§ EXERCISE: Among the records below, which lines contain the string "outputs"? Report them.

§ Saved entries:
---*---

`src/pmx_pkg.sv`:
```
// Package for the port alternate function mux: offsets, masks, reset values, carriers
package pmx_pkg;
   // Special function register addresses on the internal register port
   localparam logic [7:0] PMX_ADDR_P1_SELECT = 8'h91;
   localparam logic [7:0] PMX_ADDR_P3_SELECT = 8'h93;
   localparam logic [7:0] PMX_ADDR_P4_SELECT = 8'h94;
   // Implemented bits; reserved bits read zero
   localparam logic [7:0] PMX_P1_MASK = 8'hF0;
   localparam logic [7:0] PMX_P3_MASK = 8'hC0;
   localparam logic [7:0] PMX_P4_MASK = 8'hFF;
   // Reset values: every register-selected pin plain I/O
   localparam logic [7:0] PMX_P1_RESET = 8'h00;
   localparam logic [7:0] PMX_P3_RESET = 8'h00;
   localparam logic [7:0] PMX_P4_RESET = 8'h00;
   // Field positions
   localparam int PMX_P1_ADC_LSB = 4;
   localparam int PMX_P3_SDA_BIT = 6;
   localparam int PMX_P3_SCL_BIT = 7;
   localparam int PMX_P4_PWM_LSB = 3;
   localparam int PMX_P4_VSYNC_BIT = 2;
   localparam int PMX_P4_DISP_SCL_BIT = 1;
   localparam int PMX_P4_DISP_SDA_BIT = 0;

   // One 8-bit port as seen from the pad side
   typedef struct packed {
      logic [7:0] dout;
      logic [7:0] oe;
   } pmx_pad_drive_t;

   // Register port write request
   typedef struct packed {
      logic wr;
      logic [7:0] addr;
      logic [7:0] wdata;
   } pmx_reg_req_t;
endpackage

```
`src/pmx_pin_cell.sv`:
```
// One pin cell: choose plain I/O or alternate drive, registered
`timescale 1ns/1ns
`default_nettype none
module pmx_pin_cell
   import pmx_pkg::*;
(
   input wire logic clock, // System clock
   input wire logic rst, // Async reset, active high
   input wire logic sel, // Alternate function selected
   input wire logic gpio_dout, // Port latch output value
   input wire logic gpio_oe, // Port latch drive enable
   input wire logic alt_dout, // Peripheral output value
   input wire logic alt_oe, // Peripheral drive enable
   output logic pad_out, // Pad output value
   output logic pad_oe // Pad output enable
);
   logic next_pad_out;
   logic next_pad_oe;

   // Alternate path only while selected, else ordinary bidirectional I/O
   always_comb begin
      next_pad_out = sel ? alt_dout : gpio_dout;
      next_pad_oe = sel ? alt_oe : gpio_oe;
   end

   // Reset releases the pad so nothing fights an external driver
   always_ff @(posedge clock or posedge rst) begin
      if (rst) begin
         pad_out <= 1'b0;
         pad_oe <= 1'b0;
      end else begin
         pad_out <= next_pad_out;
         pad_oe <= next_pad_oe;
      end
   end
endmodule
`default_nettype wire

```
`src/pmx_port_mux.sv`:
```
// Port alternate function mux: select registers and pin routing for ports 1, 3, 4
//
// Function
// - Ports 0, 2 are bus-only, absent small package
// - Unselected pins act as bidirectional I/O
// - Select bit one hands pin to peripheral
// - Port 1 bits 0-3 steered by peripherals
// - Port 1 pins 0-3 I/O after reset; here they follow p1_periph_sel, which reset leaves alone
// - Port 1 bits 4-7 route ADC inputs
// - Port 3.6/3.7 never carry read/write strobes
// - Ports 3, 4 reset to I/O; port 3 bits 0-5 follow p3_periph_sel, which reset leaves alone
// - Port 3 bits 7, 6 give SCL, SDA
// - Port 3 bits 0-5 steered by peripherals
// - Port 4 bits give PWM, sync, display
// - USB pins are USB lines only
`timescale 1ns/1ns
`default_nettype none
module pmx_port_mux
   import pmx_pkg::*;
(
   input wire logic clock, // System clock, 250 MHz
   input wire logic rst, // Async reset, active high
   input wire pmx_reg_req_t reg_req, // Register write from the CPU core
   input wire logic [7:0] reg_raddr, // Register read address
   output logic [7:0] reg_rdata, // Registered read data
   input wire logic [7:0] p1_gpio_dout, // Port 1 latch value
   input wire logic [7:0] p1_gpio_oe, // Port 1 latch drive enables
   input wire logic [3:0] p1_periph_sel, // Timer 2 / second UART pin claims
   input wire logic [3:0] p1_periph_dout, // Timer 2 / second UART outputs
   input wire logic [3:0] p1_periph_oe, // Timer 2 / second UART enables
   input wire logic [7:0] p1_pad_in, // Port 1 pad levels
   output pmx_pad_drive_t p1_pad, // Port 1 pad drive
   output logic [7:0] p1_pin_level, // Port 1 synchronised pad levels
   output logic [3:0] analog_input_channel, // ADC channel 0..3 connected
   input wire logic [7:0] p3_gpio_dout, // Port 3 latch value
   input wire logic [7:0] p3_gpio_oe, // Port 3 latch drive enables
   input wire logic [5:0] p3_periph_sel, // UART/interrupt/timer pin claims
   input wire logic [5:0] p3_periph_dout, // UART/interrupt/timer outputs
   input wire logic [5:0] p3_periph_oe, // UART/interrupt/timer enables
   input wire logic [7:0] p3_pad_in, // Port 3 pad levels
   output pmx_pad_drive_t p3_pad, // Port 3 pad drive
   output logic [7:0] p3_pin_level, // Port 3 synchronised pad levels
   input wire logic i2c_scl_oe, // I2C unit pulls SCL low
   input wire logic i2c_sda_oe, // I2C unit pulls SDA low
   output logic i2c_scl_in, // SCL level to I2C unit
   output logic i2c_sda_in, // SDA level to I2C unit
   input wire logic [7:0] p4_gpio_dout, // Port 4 latch value
   input wire logic [7:0] p4_gpio_oe, // Port 4 latch drive enables
   input wire logic [4:0] pwm_out, // PWM channels 0..4
   input wire logic vsync_out, // Vertical sync
   input wire logic disp_scl_oe, // Display info channel clock pull-low
   input wire logic disp_sda_oe, // Display info channel data pull-low
   input wire logic [7:0] p4_pad_in, // Port 4 pad levels
   output pmx_pad_drive_t p4_pad, // Port 4 pad drive
   output logic [7:0] p4_pin_level, // Port 4 synchronised pad levels
   output logic disp_scl_in, // Display clock level to its unit
   output logic disp_sda_in // Display data level to its unit
);
   // Ports 0 and 2 have no select and are owned by the bus unit
   // (absent in the small package), so nothing here touches them.
   // USB +/- pins are wired straight to the transceiver outside this
   // block and never enter the mux.
   // Read and write strobes live on dedicated pins; port 3.6/3.7 only
   // ever see I/O or I2C below.

   logic [7:0] port1_function_select;
   logic [7:0] port3_function_select;
   logic [7:0] port4_function_select;
   logic [7:0] next_p1_sel;
   logic [7:0] next_p3_sel;
   logic [7:0] next_p4_sel;

   // Register writes; reserved bits masked so they hold zero
   // Masking on the way in means readback needs no second mask
   always_comb begin
      next_p1_sel = port1_function_select;
      next_p3_sel = port3_function_select;
      next_p4_sel = port4_function_select;
      if (reg_req.wr) begin
         case (reg_req.addr)
            PMX_ADDR_P1_SELECT: next_p1_sel = reg_req.wdata & PMX_P1_MASK;
            PMX_ADDR_P3_SELECT: next_p3_sel = reg_req.wdata & PMX_P3_MASK;
            PMX_ADDR_P4_SELECT: next_p4_sel = reg_req.wdata & PMX_P4_MASK;
            default: ;
         endcase
      end
   end

   // Reset returns every register-selected pin to I/O
   always_ff @(posedge clock or posedge rst) begin
      if (rst) begin
         port1_function_select <= PMX_P1_RESET;
         port3_function_select <= PMX_P3_RESET;
         port4_function_select <= PMX_P4_RESET;
      end else begin
         port1_function_select <= next_p1_sel;
         port3_function_select <= next_p3_sel;
         port4_function_select <= next_p4_sel;
      end
   end

   logic [7:0] next_rdata;

   // Readback; unmapped addresses read zero
   always_comb begin
      case (reg_raddr)
         PMX_ADDR_P1_SELECT: next_rdata = port1_function_select;
         PMX_ADDR_P3_SELECT: next_rdata = port3_function_select;
         PMX_ADDR_P4_SELECT: next_rdata = port4_function_select;
         default: next_rdata = 8'h00;
      endcase
   end

   // Effective per-pin selects and alternate drives
   logic [7:0] p1_sel;
   logic [7:0] p1_alt_dout;
   logic [7:0] p1_alt_oe;
   logic [7:0] p3_sel;
   logic [7:0] p3_alt_dout;
   logic [7:0] p3_alt_oe;
   logic [7:0] p4_sel;
   logic [7:0] p4_alt_dout;
   logic [7:0] p4_alt_oe;

   // Ownership per pin and the drive each alternate source offers
   always_comb begin
      // Port 1 low pins follow their own peripherals' claims
      p1_sel = {port1_function_select[7:PMX_P1_ADC_LSB], p1_periph_sel};
      // ADC pins are inputs: the alternate path never drives them
      p1_alt_dout = {4'h0, p1_periph_dout};
      p1_alt_oe = {4'h0, p1_periph_oe};
      // Port 3 low pins claimed by UART, interrupt, timer config
      p3_sel = {port3_function_select[PMX_P3_SCL_BIT:PMX_P3_SDA_BIT],
                p3_periph_sel};
      // I2C is open drain: drive low while the unit pulls
      p3_alt_dout = {2'b00, p3_periph_dout};
      p3_alt_oe = {i2c_scl_oe, i2c_sda_oe, p3_periph_oe};
      p4_sel = port4_function_select;
      p4_alt_dout = {pwm_out, vsync_out, 2'b00};
      p4_alt_oe = {5'h1F, 1'b1, disp_scl_oe, disp_sda_oe};
   end

   // One registered cell per pin, 24 in all
   genvar gi;
   generate
      for (gi = 0; gi < 8; gi++) begin : g_pin
         pmx_pin_cell u_p1 (
            .clock(clock), .rst(rst), .sel(p1_sel[gi]),
            .gpio_dout(p1_gpio_dout[gi]), .gpio_oe(p1_gpio_oe[gi]),
            .alt_dout(p1_alt_dout[gi]), .alt_oe(p1_alt_oe[gi]),
            .pad_out(p1_pad.dout[gi]), .pad_oe(p1_pad.oe[gi])
         );
         pmx_pin_cell u_p3 (
            .clock(clock), .rst(rst), .sel(p3_sel[gi]),
            .gpio_dout(p3_gpio_dout[gi]), .gpio_oe(p3_gpio_oe[gi]),
            .alt_dout(p3_alt_dout[gi]), .alt_oe(p3_alt_oe[gi]),
            .pad_out(p3_pad.dout[gi]), .pad_oe(p3_pad.oe[gi])
         );
         pmx_pin_cell u_p4 (
            .clock(clock), .rst(rst), .sel(p4_sel[gi]),
            .gpio_dout(p4_gpio_dout[gi]), .gpio_oe(p4_gpio_oe[gi]),
            .alt_dout(p4_alt_dout[gi]), .alt_oe(p4_alt_oe[gi]),
            .pad_out(p4_pad.dout[gi]), .pad_oe(p4_pad.oe[gi])
         );
      end
   endgenerate

   // Pad inputs are asynchronous: two flops before anyone reads them
   logic [23:0] pad_meta;
   logic [23:0] pad_sync;
   logic [23:0] next_pad_meta;
   logic [3:0] next_analog;
   logic [3:0] next_i2c_disp;
   logic [23:0] next_pad_sync;
   logic [7:0] next_p1_level;
   logic [7:0] next_p3_level;
   logic [7:0] next_p4_level;

   always_comb begin
      next_pad_meta = {p4_pad_in, p3_pad_in, p1_pad_in};
      // Only the second stage reads the first; logic reads the second
      next_pad_sync = pad_meta;
      // Levels lag the pads by three edges: two to settle, one to register
      next_p1_level = pad_sync[7:0];
      next_p3_level = pad_sync[15:8];
      next_p4_level = pad_sync[23:16];
      // ADC channel connect flag follows the select directly
      next_analog = port1_function_select[7:PMX_P1_ADC_LSB];
      // Serial units see the pin only while they own it; idle high otherwise
      next_i2c_disp[0] = port3_function_select[PMX_P3_SCL_BIT] ? pad_sync[15] : 1'b1;
      next_i2c_disp[1] = port3_function_select[PMX_P3_SDA_BIT] ? pad_sync[14] : 1'b1;
      next_i2c_disp[2] = port4_function_select[PMX_P4_DISP_SCL_BIT] ? pad_sync[17] : 1'b1;
      next_i2c_disp[3] = port4_function_select[PMX_P4_DISP_SDA_BIT] ? pad_sync[16] : 1'b1;
   end

   // Input synchroniser and registered outputs
   always_ff @(posedge clock or posedge rst) begin
      if (rst) begin
         pad_meta <= 24'h000000;
         pad_sync <= 24'h000000;
         reg_rdata <= 8'h00;
         analog_input_channel <= 4'h0;
         i2c_scl_in <= 1'b1;
         i2c_sda_in <= 1'b1;
         disp_scl_in <= 1'b1;
         disp_sda_in <= 1'b1;
         p1_pin_level <= 8'h00;
         p3_pin_level <= 8'h00;
         p4_pin_level <= 8'h00;
      end else begin
         pad_meta <= next_pad_meta;
         pad_sync <= next_pad_sync;
         reg_rdata <= next_rdata;
         analog_input_channel <= next_analog;
         i2c_scl_in <= next_i2c_disp[0];
         i2c_sda_in <= next_i2c_disp[1];
         disp_scl_in <= next_i2c_disp[2];
         disp_sda_in <= next_i2c_disp[3];
         p1_pin_level <= next_p1_level;
         p3_pin_level <= next_p3_level;
         p4_pin_level <= next_p4_level;
      end
   end
endmodule
`default_nettype wire

```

---*---

§ FINAL ANSWER:
   input wire logic [3:0] p1_periph_dout, // Timer 2 / second UART outputs
   input wire logic [5:0] p3_periph_dout, // UART/interrupt/timer outputs
   // Input synchroniser and registered outputs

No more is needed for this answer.